Intel acquires Neocleus – UPDATED

Intel is definitively building something. The chipmaker is shopping, and shopping quickly, in the software market with a primary focus on security. At least for now.

Just a couple of weeks ago the company announced the acquisition of the security giant McAfee for $7.68B in cash. Now it acquires the virtualization startup Neocleus.
The news is not official yet, but Neocleus posted the news on its corporate blog a few hours ago, which Intel immediately required to remove, virtualization.info has learned.

Neocleus launched in May 2008, entering the virtualization market with an ambitious plan to leverage a client hypervisor for security purposes. Their product, based on Xen, has been one of the first on the market, along with the Virtual Computer NxTop.
The company, funded by Battery Ventures and Gemini Israel for $16.4M in two rounds, has been under the radar for most of its time.

Neocleus go-to-market strategy changed over the last two years, as their product failed to get any serious traction: in early 2010 the company released a version of its TrustedEdge platform called NeoSphere that could be OEM’ed and extended by PC lifecycle management (PCLM), security and help desk vendors. The first company to adopt it, in March, has been BigFix.

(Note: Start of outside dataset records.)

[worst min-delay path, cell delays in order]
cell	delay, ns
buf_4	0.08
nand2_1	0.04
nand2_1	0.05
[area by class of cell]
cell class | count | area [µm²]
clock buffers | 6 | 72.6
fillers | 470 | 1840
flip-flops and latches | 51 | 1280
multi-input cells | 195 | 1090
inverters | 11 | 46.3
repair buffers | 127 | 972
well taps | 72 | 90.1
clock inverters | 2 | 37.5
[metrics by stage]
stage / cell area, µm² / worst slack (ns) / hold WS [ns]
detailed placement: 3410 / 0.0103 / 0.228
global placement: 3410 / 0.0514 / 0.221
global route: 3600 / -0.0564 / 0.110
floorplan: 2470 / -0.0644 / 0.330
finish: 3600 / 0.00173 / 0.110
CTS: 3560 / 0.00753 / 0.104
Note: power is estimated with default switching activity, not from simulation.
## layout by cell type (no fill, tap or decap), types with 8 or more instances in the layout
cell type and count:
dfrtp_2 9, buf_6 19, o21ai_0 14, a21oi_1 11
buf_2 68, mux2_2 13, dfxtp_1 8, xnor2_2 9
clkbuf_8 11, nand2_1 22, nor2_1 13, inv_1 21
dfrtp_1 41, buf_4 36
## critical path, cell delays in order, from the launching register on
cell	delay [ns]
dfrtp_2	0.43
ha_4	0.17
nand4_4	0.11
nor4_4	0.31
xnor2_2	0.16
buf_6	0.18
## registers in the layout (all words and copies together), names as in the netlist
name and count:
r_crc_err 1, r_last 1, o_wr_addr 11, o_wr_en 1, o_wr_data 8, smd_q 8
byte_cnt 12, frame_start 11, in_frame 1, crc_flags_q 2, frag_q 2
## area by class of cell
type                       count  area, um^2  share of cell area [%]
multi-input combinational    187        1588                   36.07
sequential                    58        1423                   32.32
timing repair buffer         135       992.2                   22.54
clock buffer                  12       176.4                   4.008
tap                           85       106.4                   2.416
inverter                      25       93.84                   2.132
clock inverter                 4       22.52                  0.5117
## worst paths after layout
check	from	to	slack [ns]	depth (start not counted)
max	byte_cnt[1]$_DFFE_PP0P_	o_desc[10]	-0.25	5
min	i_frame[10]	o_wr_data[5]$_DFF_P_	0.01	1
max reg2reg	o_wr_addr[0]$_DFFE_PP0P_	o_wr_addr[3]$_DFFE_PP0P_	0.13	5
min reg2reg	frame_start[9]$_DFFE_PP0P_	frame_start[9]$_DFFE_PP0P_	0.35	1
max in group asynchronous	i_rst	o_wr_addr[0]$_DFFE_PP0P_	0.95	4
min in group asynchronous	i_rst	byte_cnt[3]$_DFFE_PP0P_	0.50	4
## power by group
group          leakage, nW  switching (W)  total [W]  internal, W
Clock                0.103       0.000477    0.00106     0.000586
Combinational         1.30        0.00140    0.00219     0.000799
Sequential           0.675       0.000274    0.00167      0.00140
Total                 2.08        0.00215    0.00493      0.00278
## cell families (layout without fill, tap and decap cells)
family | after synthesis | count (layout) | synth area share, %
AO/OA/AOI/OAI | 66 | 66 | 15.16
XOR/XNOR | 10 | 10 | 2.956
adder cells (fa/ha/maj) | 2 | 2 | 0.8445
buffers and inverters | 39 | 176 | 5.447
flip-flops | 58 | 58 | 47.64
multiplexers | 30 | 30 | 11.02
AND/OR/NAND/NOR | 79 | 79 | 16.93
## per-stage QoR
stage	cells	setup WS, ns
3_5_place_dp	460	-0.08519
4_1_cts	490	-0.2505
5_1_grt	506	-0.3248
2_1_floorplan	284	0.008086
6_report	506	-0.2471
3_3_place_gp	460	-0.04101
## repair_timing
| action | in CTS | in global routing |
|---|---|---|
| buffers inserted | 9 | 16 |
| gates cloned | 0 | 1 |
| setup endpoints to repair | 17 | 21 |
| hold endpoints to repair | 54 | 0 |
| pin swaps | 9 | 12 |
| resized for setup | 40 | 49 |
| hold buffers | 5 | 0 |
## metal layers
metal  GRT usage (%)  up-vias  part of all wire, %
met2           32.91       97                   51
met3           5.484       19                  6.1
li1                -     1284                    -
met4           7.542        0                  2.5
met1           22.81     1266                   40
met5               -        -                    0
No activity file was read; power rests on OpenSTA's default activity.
### src/frame_buf_pkg.sv
`default_nettype none

package frame_buf_pkg;

    //////////////////////////////////////////////////////////////////////
    // smd codes
    //////////////////////////////////////////////////////////////////////

    // start of preemptable frame, also fragment count 0..3 on frag strobe
    localparam logic [7:0] SMD_S0 = 8'he6;
    localparam logic [7:0] SMD_S1 = 8'h4c;
    localparam logic [7:0] SMD_S2 = 8'h7f;
    localparam logic [7:0] SMD_S3 = 8'hb3;

    localparam int FRAG_CODE_W = 2;

    // address width for the default 2048 byte ram
    localparam int ADDR_W = 11;
    localparam int LEN_W  = 12;

    typedef logic [ADDR_W-1:0] addr_t;
    typedef logic [LEN_W-1:0]  len_t;

    //////////////////////////////////////////////////////////////////////
    // structs
    //////////////////////////////////////////////////////////////////////

    // one stored frame
    typedef struct packed {
        logic [7:0]             smd;
        logic [FRAG_CODE_W-1:0] frag;
        logic [1:0]             crc_flags;  // bit 0 crc ok, bit 1 mcrc ok
        addr_t                  start_addr;
        len_t                   length;
    } frame_desc_t;

    // user word on the output stream
    typedef struct packed {
        logic                   marker;
        logic [7:0]             smd;
        logic [FRAG_CODE_W-1:0] frag;
        logic [1:0]             crc_flags;
        logic [2:0]             rsvd;
    } axis_user_t;

    // incoming byte stream, last and crc bits valid with the final byte
    typedef struct packed {
        logic [7:0] data;
        logic       strb;
        logic       last;
        logic       crc_err;
        logic [1:0] crc_flags;
    } frame_in_t;

    // ring address step, wraps at the ram depth
    function automatic addr_t addr_next(input addr_t addr, input int depth);
        return (addr == addr_t'(depth - 1)) ? '0 : addr + addr_t'(1);
    endfunction

endpackage

`default_nettype wire

### src/desc_fifo.sv
`timescale 1ns/10ps
`default_nettype none

module desc_fifo
    import frame_buf_pkg::*;
#(
    parameter int DESC_DEPTH = 16
) (
    input  wire                i_clk,
    input  wire                i_rst,
    input  wire                i_push,
    input  wire frame_desc_t   i_desc,
    input  wire                i_pop,
    output frame_desc_t        o_head,
    output logic               o_empty,
    output logic               o_full
);

    localparam int PTR_W = $clog2(DESC_DEPTH);
    localparam int CNT_W = $clog2(DESC_DEPTH + 1);

    frame_desc_t      mem [DESC_DEPTH];
    logic [PTR_W-1:0] wr_ptr;
    logic [PTR_W-1:0] rd_ptr;
    logic [CNT_W-1:0] count;
    logic             do_push;
    logic             do_pop;

    // overflow and underflow requests are dropped
    assign do_push = i_push && !o_full;
    assign do_pop  = i_pop && !o_empty;

    assign o_empty = (count == '0);
    assign o_full  = (count == CNT_W'(DESC_DEPTH));

    // fwft head
    assign o_head = mem[rd_ptr];

    always_ff @(posedge i_clk) begin
        if (do_push) begin
            mem[wr_ptr] <= i_desc;
        end
    end

    always_ff @(posedge i_clk or posedge i_rst) begin
        if (i_rst) begin
            wr_ptr <= '0;
            rd_ptr <= '0;
            count  <= '0;
        end else begin
            if (do_push) begin
                wr_ptr <= (wr_ptr == PTR_W'(DESC_DEPTH - 1)) ? '0 : wr_ptr + PTR_W'(1);
            end
            if (do_pop) begin
                rd_ptr <= (rd_ptr == PTR_W'(DESC_DEPTH - 1)) ? '0 : rd_ptr + PTR_W'(1);
            end
            // occupancy
            case ({do_push, do_pop})
                2'b10:   count <= count + CNT_W'(1);
                2'b01:   count <= count - CNT_W'(1);
                default: count <= count;
            endcase
        end
    end

endmodule

`default_nettype wire
--- src/source/readout_pkg.sv ---
`default_nettype none

package readout_pkg;

    // ========================================
    // Sizes and defaults
    // ========================================
    localparam int WORD_BITS = 16;

    localparam int DEF_IMG_WIDTH    = 16;
    localparam int DEF_IMG_HEIGHT   = 16;
    localparam int DEF_HEADER_WORDS = 4;
    localparam int DEF_PAD_WORDS    = 2;
    localparam int DEF_FIFO_DEPTH   = 4;

    // Thumbnail keeps a THUMB_KEEP square out of every THUMB_TILE square
    localparam int THUMB_TILE = 8;
    localparam int THUMB_KEEP = 2;

    // ========================================
    // Types
    // ========================================
    // One output word, last marks the end of a frame
    typedef struct packed {
        logic [WORD_BITS-1:0] data;
        logic                 last;
    } word_t;

    // One accepted pixel as seen by the framer
    typedef struct packed {
        logic [WORD_BITS-1:0] data;
        logic                 keep;
        logic                 last;
    } pixel_t;

    typedef enum logic [2:0] {
        IDLE,
        HEADER,
        PIXELS,
        CHECKSUM,
        PADDING
    } phase_t;

endpackage

`default_nettype wire

--- src/source/pixel_filter.sv ---
`timescale 1ns/1ps
`default_nettype none

module pixel_filter #(
    parameter int IMG_WIDTH  = readout_pkg::DEF_IMG_WIDTH,
    parameter int IMG_HEIGHT = readout_pkg::DEF_IMG_HEIGHT
) (
    input  logic                               clk,
    input  logic                               rst_n,
    input  logic                               clear,
    input  logic                               thumb,
    input  logic                               enable,
    input  logic                               pix_valid,
    input  logic [readout_pkg::WORD_BITS-1:0]  pix_data,
    output logic                               pix_ready,
    output readout_pkg::pixel_t                pixel,
    output logic                               pixel_fire
);
    localparam int PIX_COUNT = IMG_WIDTH * IMG_HEIGHT;
    localparam int X_BITS    = $clog2(IMG_WIDTH + 1);
    localparam int Y_BITS    = $clog2(IMG_HEIGHT + 1);
    localparam int N_BITS    = $clog2(PIX_COUNT + 1);
    localparam logic [X_BITS-1:0] X_LAST = X_BITS'(IMG_WIDTH - 1);
    localparam logic [N_BITS-1:0] N_LAST = N_BITS'(PIX_COUNT - 1);

    logic [X_BITS-1:0] x;
    logic [Y_BITS-1:0] y;
    logic [N_BITS-1:0] taken;
    logic              done;
    logic              x_in_corner;
    logic              y_in_corner;

    assign x_in_corner = (x % readout_pkg::THUMB_TILE) < readout_pkg::THUMB_KEEP;
    assign y_in_corner = (y % readout_pkg::THUMB_TILE) < readout_pkg::THUMB_KEEP;

    // Stop accepting once the final pixel of the image went through
    assign pix_ready  = enable && !done;
    assign pixel_fire = pix_valid && pix_ready;

    assign pixel.data = pix_data;
    assign pixel.keep = !thumb || (x_in_corner && y_in_corner);
    assign pixel.last = (taken == N_LAST);

    // Raster position of the next pixel
    always_ff @(posedge clk or negedge rst_n) begin
        if (!rst_n) begin
            x     <= '0;
            y     <= '0;
            taken <= '0;
            done  <= 1'b0;
        end else if (clear) begin
            x     <= '0;
            y     <= '0;
            taken <= '0;
            done  <= 1'b0;
        end else if (pixel_fire) begin
            taken <= taken + 1'b1;
            if (x == X_LAST) begin
                x <= '0;
                y <= y + 1'b1;
            end else begin
                x <= x + 1'b1;
            end
            if (pixel.last) begin
                done <= 1'b1;
            end
        end
    end

endmodule

`default_nettype wire

--- src/source/fletcher_checksum.sv ---
`timescale 1ns/1ps
`default_nettype none

module fletcher_checksum (
    input  logic                               clk,
    input  logic                               rst_n,
    input  logic                               clear,
    input  logic                               en,
    input  logic [readout_pkg::WORD_BITS-1:0]  din,
    output logic [readout_pkg::WORD_BITS-1:0]  sum_a,
    output logic [readout_pkg::WORD_BITS-1:0]  sum_b
);
    localparam int W = readout_pkg::WORD_BITS;
    localparam logic [W:0] MODULUS = (W + 1)'(65535);

    logic [W-1:0] a_next;

    // Addition modulo 65535, both operands at most 65535
    function automatic logic [W-1:0] add_mod(input logic [W-1:0] lhs, input logic [W-1:0] rhs);
        logic [W:0] total;
        total = {1'b0, lhs} + {1'b0, rhs};
        if (total >= MODULUS) begin
            total = total - MODULUS;
        end
        return total[W-1:0];
    endfunction

    assign a_next = add_mod(sum_a, din);

    always_ff @(posedge clk or negedge rst_n) begin
        if (!rst_n) begin
            sum_a <= '0;
            sum_b <= '0;
        end else if (clear) begin
            sum_a <= '0;
            sum_b <= '0;
        end else if (en) begin
            sum_a <= a_next;
            sum_b <= add_mod(sum_b, a_next);
        end
    end

endmodule

`default_nettype wire

--- src/source/readout_framer.sv ---
`timescale 1ns/1ps
`default_nettype none

module readout_framer #(
    parameter int HEADER_WORDS = readout_pkg::DEF_HEADER_WORDS,
    parameter int PAD_WORDS    = readout_pkg::DEF_PAD_WORDS,
    parameter int FIFO_DEPTH   = readout_pkg::DEF_FIFO_DEPTH
) (
    input  logic                                            clk,
    input  logic                                            rst_n,
    input  logic                                            start,
    input  logic [HEADER_WORDS*readout_pkg::WORD_BITS-1:0]  header,
    input  logic                                            thumb,
    output logic                                            busy,
    output logic                                            filter_clear,
    output logic                                            filter_thumb,
    output logic                                            filter_enable,
    input  readout_pkg::pixel_t                             pixel,
    input  logic                                            pixel_fire,
    output logic                                            push,
    output readout_pkg::word_t                              push_word,
    input  logic                                            credit_return
);
    localparam int W         = readout_pkg::WORD_BITS;
    localparam int HDR_BITS  = HEADER_WORDS * W;
    localparam int CNT_MAX   = (HEADER_WORDS > PAD_WORDS) ? HEADER_WORDS : PAD_WORDS;
    localparam int CNT_BITS  = $clog2(CNT_MAX + 3);
    localparam int CRED_BITS = $clog2(FIFO_DEPTH + 1);
    localparam logic [CNT_BITS-1:0] HDR_LAST = CNT_BITS'(HEADER_WORDS - 1);
    localparam logic [CNT_BITS-1:0] PAD_LAST = CNT_BITS'(PAD_WORDS - 1);

    readout_pkg::phase_t  phase;
    logic [CNT_BITS-1:0]  word_cnt;
    logic [CRED_BITS-1:0] credits;
    logic [HDR_BITS-1:0]  hdr_shift;
    logic                 settle;
    logic                 has_credit;
    logic                 accept;
    logic                 sum_en;
    logic [W-1:0]         sum_a;
    logic [W-1:0]         sum_b;

    assign has_credit    = (credits != '0);
    assign busy          = (phase != readout_pkg::IDLE);
    assign accept        = start && !busy;
    assign filter_clear  = accept;
    assign filter_enable = (phase == readout_pkg::PIXELS) && has_credit;

    // Only header and pixel words count toward the checksum
    assign sum_en = push && (phase == readout_pkg::HEADER || phase == readout_pkg::PIXELS);

    fletcher_checksum checksum_inst (
        .clk   (clk),
        .rst_n (rst_n),
        .clear (accept),
        .en    (sum_en),
        .din   (push_word.data),
        .sum_a (sum_a),
        .sum_b (sum_b)
    );

    // ========================================
    // Word selection
    // ========================================
    always_comb begin
        push      = 1'b0;
        push_word = '0;
        case (phase)
            readout_pkg::HEADER: begin
                push           = has_credit;
                push_word.data = hdr_shift[HDR_BITS-1 -: W];
            end
            readout_pkg::PIXELS: begin
                // Dropped thumbnail pixels are consumed without a push
                push           = pixel_fire && pixel.keep;
                push_word.data = pixel.data;
            end
            readout_pkg::CHECKSUM: begin
                push           = has_credit && !settle;
                push_word.data = (word_cnt == '0) ? sum_b : sum_a;
                push_word.last = (PAD_WORDS == 0) && (word_cnt != '0);
            end
            readout_pkg::PADDING: begin
                push           = has_credit;
                push_word.last = (word_cnt == PAD_LAST);
            end
            default: begin
                push = 1'b0;
            end
        endcase
    end

    // ========================================
    // Phase sequencing and credits
    // ========================================
    always_ff @(posedge clk or negedge rst_n) begin
        if (!rst_n) begin
            phase        <= readout_pkg::IDLE;
            word_cnt     <= '0;
            settle       <= 1'b0;
            filter_thumb <= 1'b0;
            credits      <= CRED_BITS'(FIFO_DEPTH);
        end else begin
            credits <= credits - CRED_BITS'(push) + CRED_BITS'(credit_return);
            case (phase)
                readout_pkg::IDLE: begin
                    if (accept) begin
                        phase        <= readout_pkg::HEADER;
                        word_cnt     <= '0;
                        filter_thumb <= thumb;
                    end
                end
                readout_pkg::HEADER: begin
                    if (push) begin
                        word_cnt <= (word_cnt == HDR_LAST) ? '0 : word_cnt + 1'b1;
                        if (word_cnt == HDR_LAST) begin
                            phase <= readout_pkg::PIXELS;
                        end
                    end
                end
                readout_pkg::PIXELS: begin
                    // One idle cycle lets the last pixel reach the sums
                    if (pixel_fire && pixel.last) begin
                        phase  <= readout_pkg::CHECKSUM;
                        settle <= 1'b1;
                    end
                end
                readout_pkg::CHECKSUM: begin
                    settle <= 1'b0;
                    if (push) begin
                        word_cnt <= (word_cnt == '0) ? CNT_BITS'(1) : '0;
                        if (word_cnt != '0) begin
                            phase <= (PAD_WORDS == 0) ? readout_pkg::IDLE : readout_pkg::PADDING;
                        end
                    end
                end
                readout_pkg::PADDING: begin
                    if (push) begin
                        word_cnt <= word_cnt + 1'b1;
                        if (word_cnt == PAD_LAST) begin
                            phase <= readout_pkg::IDLE;
                        end
                    end
                end
                default: begin
                    phase <= readout_pkg::IDLE;
                end
            endcase
        end
    end

    // Header goes out most significant word first
    always_ff @(posedge clk) begin
        if (accept) begin
            hdr_shift <= header;
        end else if (phase == readout_pkg::HEADER && push) begin
            hdr_shift <= hdr_shift << W;
        end
    end

endmodule

`default_nettype wire

--- src/source/credit_fifo.sv ---
`timescale 1ns/1ps
`default_nettype none

module credit_fifo #(
    parameter int  DEPTH = readout_pkg::DEF_FIFO_DEPTH,
    parameter type T     = logic
) (
    input  logic clk,
    input  logic rst_n,
    input  logic push,
    input  T     push_data,
    input  logic pop,
    output T     head,
    output logic not_empty,
    output logic credit_return
);
    localparam int PTR_BITS = (DEPTH > 1) ? $clog2(DEPTH) : 1;
    localparam int CNT_BITS = $clog2(DEPTH + 1);
    localparam logic [PTR_BITS-1:0] PTR_LAST = PTR_BITS'(DEPTH - 1);

    T                    mem [DEPTH];
    logic [PTR_BITS-1:0] wr_ptr;
    logic [PTR_BITS-1:0] rd_ptr;
    logic [CNT_BITS-1:0] count;
    logic                do_pop;

    assign not_empty     = (count != '0);
    assign head          = mem[rd_ptr];
    assign do_pop        = pop && not_empty;
    // Each slot freed goes straight back to the producer
    assign credit_return = do_pop;

    always_ff @(posedge clk or negedge rst_n) begin
        if (!rst_n) begin
            wr_ptr <= '0;
            rd_ptr <= '0;
            count  <= '0;
        end else begin
            if (push) begin
                wr_ptr <= (wr_ptr == PTR_LAST) ? '0 : wr_ptr + 1'b1;
            end
            if (do_pop) begin
                rd_ptr <= (rd_ptr == PTR_LAST) ? '0 : rd_ptr + 1'b1;
            end
            count <= count + CNT_BITS'(push) - CNT_BITS'(do_pop);
        end
    end

    always_ff @(posedge clk) begin
        if (push) begin
            mem[wr_ptr] <= push_data;
        end
    end

endmodule

`default_nettype wire

--- src/source/readout_port.sv ---
`timescale 1ns/1ps
`default_nettype none

module readout_port (
    input  logic               clk,
    input  logic               rst_n,
    input  logic               not_empty,
    input  readout_pkg::word_t head,
    output logic               pop,
    output logic               out_valid,
    input  logic               out_ready,
    output readout_pkg::word_t out_word
);
    logic load;

    // Register is free when empty or when the host takes it this cycle
    assign load = !out_valid || out_ready;
    assign pop  = load && not_empty;

    always_ff @(posedge clk or negedge rst_n) begin
        if (!rst_n) begin
            out_valid <= 1'b0;
        end else if (pop) begin
            out_valid <= 1'b1;
        end else if (out_ready) begin
            out_valid <= 1'b0;
        end
    end

    // Word held until transferred
    always_ff @(posedge clk) begin
        if (pop) begin
            out_word <= head;
        end
    end

endmodule

`default_nettype wire

--- src/source/img_readout.sv ---
`timescale 1ns/1ps
`default_nettype none

module img_readout #(
    parameter int IMG_WIDTH    = readout_pkg::DEF_IMG_WIDTH,
    parameter int IMG_HEIGHT   = readout_pkg::DEF_IMG_HEIGHT,
    parameter int HEADER_WORDS = readout_pkg::DEF_HEADER_WORDS,
    parameter int PAD_WORDS    = readout_pkg::DEF_PAD_WORDS,
    parameter int FIFO_DEPTH   = readout_pkg::DEF_FIFO_DEPTH
) (
    input  logic                                            clk,
    input  logic                                            rst_n,
    input  logic                                            start,
    input  logic [HEADER_WORDS*readout_pkg::WORD_BITS-1:0]  header,
    input  logic                                            thumb,
    output logic                                            busy,
    input  logic                                            pix_valid,
    input  logic [readout_pkg::WORD_BITS-1:0]               pix_data,
    output logic                                            pix_ready,
    output logic                                            out_valid,
    input  logic                                            out_ready,
    output readout_pkg::word_t                              out_word
);
    logic                filter_clear;
    logic                filter_thumb;
    logic                filter_enable;
    readout_pkg::pixel_t pixel;
    logic                pixel_fire;
    logic                push;
    readout_pkg::word_t  push_word;
    logic                credit_return;
    readout_pkg::word_t  head;
    logic                not_empty;
    logic                pop;

    // ========================================
    // Pixel side
    // ========================================
    pixel_filter #(
        .IMG_WIDTH  (IMG_WIDTH),
        .IMG_HEIGHT (IMG_HEIGHT)
    ) pixel_filter_inst (
        .clk        (clk),
        .rst_n      (rst_n),
        .clear      (filter_clear),
        .thumb      (filter_thumb),
        .enable     (filter_enable),
        .pix_valid  (pix_valid),
        .pix_data   (pix_data),
        .pix_ready  (pix_ready),
        .pixel      (pixel),
        .pixel_fire (pixel_fire)
    );

    readout_framer #(
        .HEADER_WORDS (HEADER_WORDS),
        .PAD_WORDS    (PAD_WORDS),
        .FIFO_DEPTH   (FIFO_DEPTH)
    ) readout_framer_inst (
        .clk           (clk),
        .rst_n         (rst_n),
        .start         (start),
        .header        (header),
        .thumb         (thumb),
        .busy          (busy),
        .filter_clear  (filter_clear),
        .filter_thumb  (filter_thumb),
        .filter_enable (filter_enable),
        .pixel         (pixel),
        .pixel_fire    (pixel_fire),
        .push          (push),
        .push_word     (push_word),
        .credit_return (credit_return)
    );

    // ========================================
    // Host side
    // ========================================
    credit_fifo #(
        .DEPTH (FIFO_DEPTH),
        .T     (readout_pkg::word_t)
    ) credit_fifo_inst (
        .clk           (clk),
        .rst_n         (rst_n),
        .push          (push),
        .push_data     (push_word),
        .pop           (pop),
        .head          (head),
        .not_empty     (not_empty),
        .credit_return (credit_return)
    );

    readout_port readout_port_inst (
        .clk       (clk),
        .rst_n     (rst_n),
        .not_empty (not_empty),
        .head      (head),
        .pop       (pop),
        .out_valid (out_valid),
        .out_ready (out_ready),
        .out_word  (out_word)
    );

endmodule

`default_nettype wire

There’s no confirmation about the price that Intel paid for Neocleus but several sources suggest that it’s probably quite small as the startup was nearly out of cash.

Whatever the price is, the move leads to at least two interesting considerations:

  1. In January 2009 Intel and Citrix announced a pretty strong partnership on XenClient, the client hypervisor that will be released at the end of this month.
    It’s not clear yet what Intel plans to do with McAfee and Neocleus, but it may imply a change in the relationship with Citrix.
    In May Citrix announced a two-phases partnership with McAfee on XenClient, so even this alliance may be impacted.
  2. Right now on the market there are only three vendors working on client hypervisors: Virtual Computer which already ships NxTop, Citrix which is about to ship XenClient, and MokaFive, which just previewed its new platform at VMworld and that would probably ship later this year.
    Citrix has no direct control on Virtual Computer but it’s one of its investors, so it has a sort of option on any potential acquisition, and MokaFive has yet to deliver and build a credibility as client hypervisor vendor.
    Because of this, and because VMware is far behind in delivering its own answer, Client Virtualization Platform (CVP), MokaFive may become a highly desirable acquisition target.

The virtualization.info Virtualization Industry Radar has been updated accordingly.


Update:
The Israeli publication Globes reported that Intel spent just “a few hundred thousand dollars”.
The news site also reports that Neocleus raised $22M and not $16.4M as virtualization.info reported above.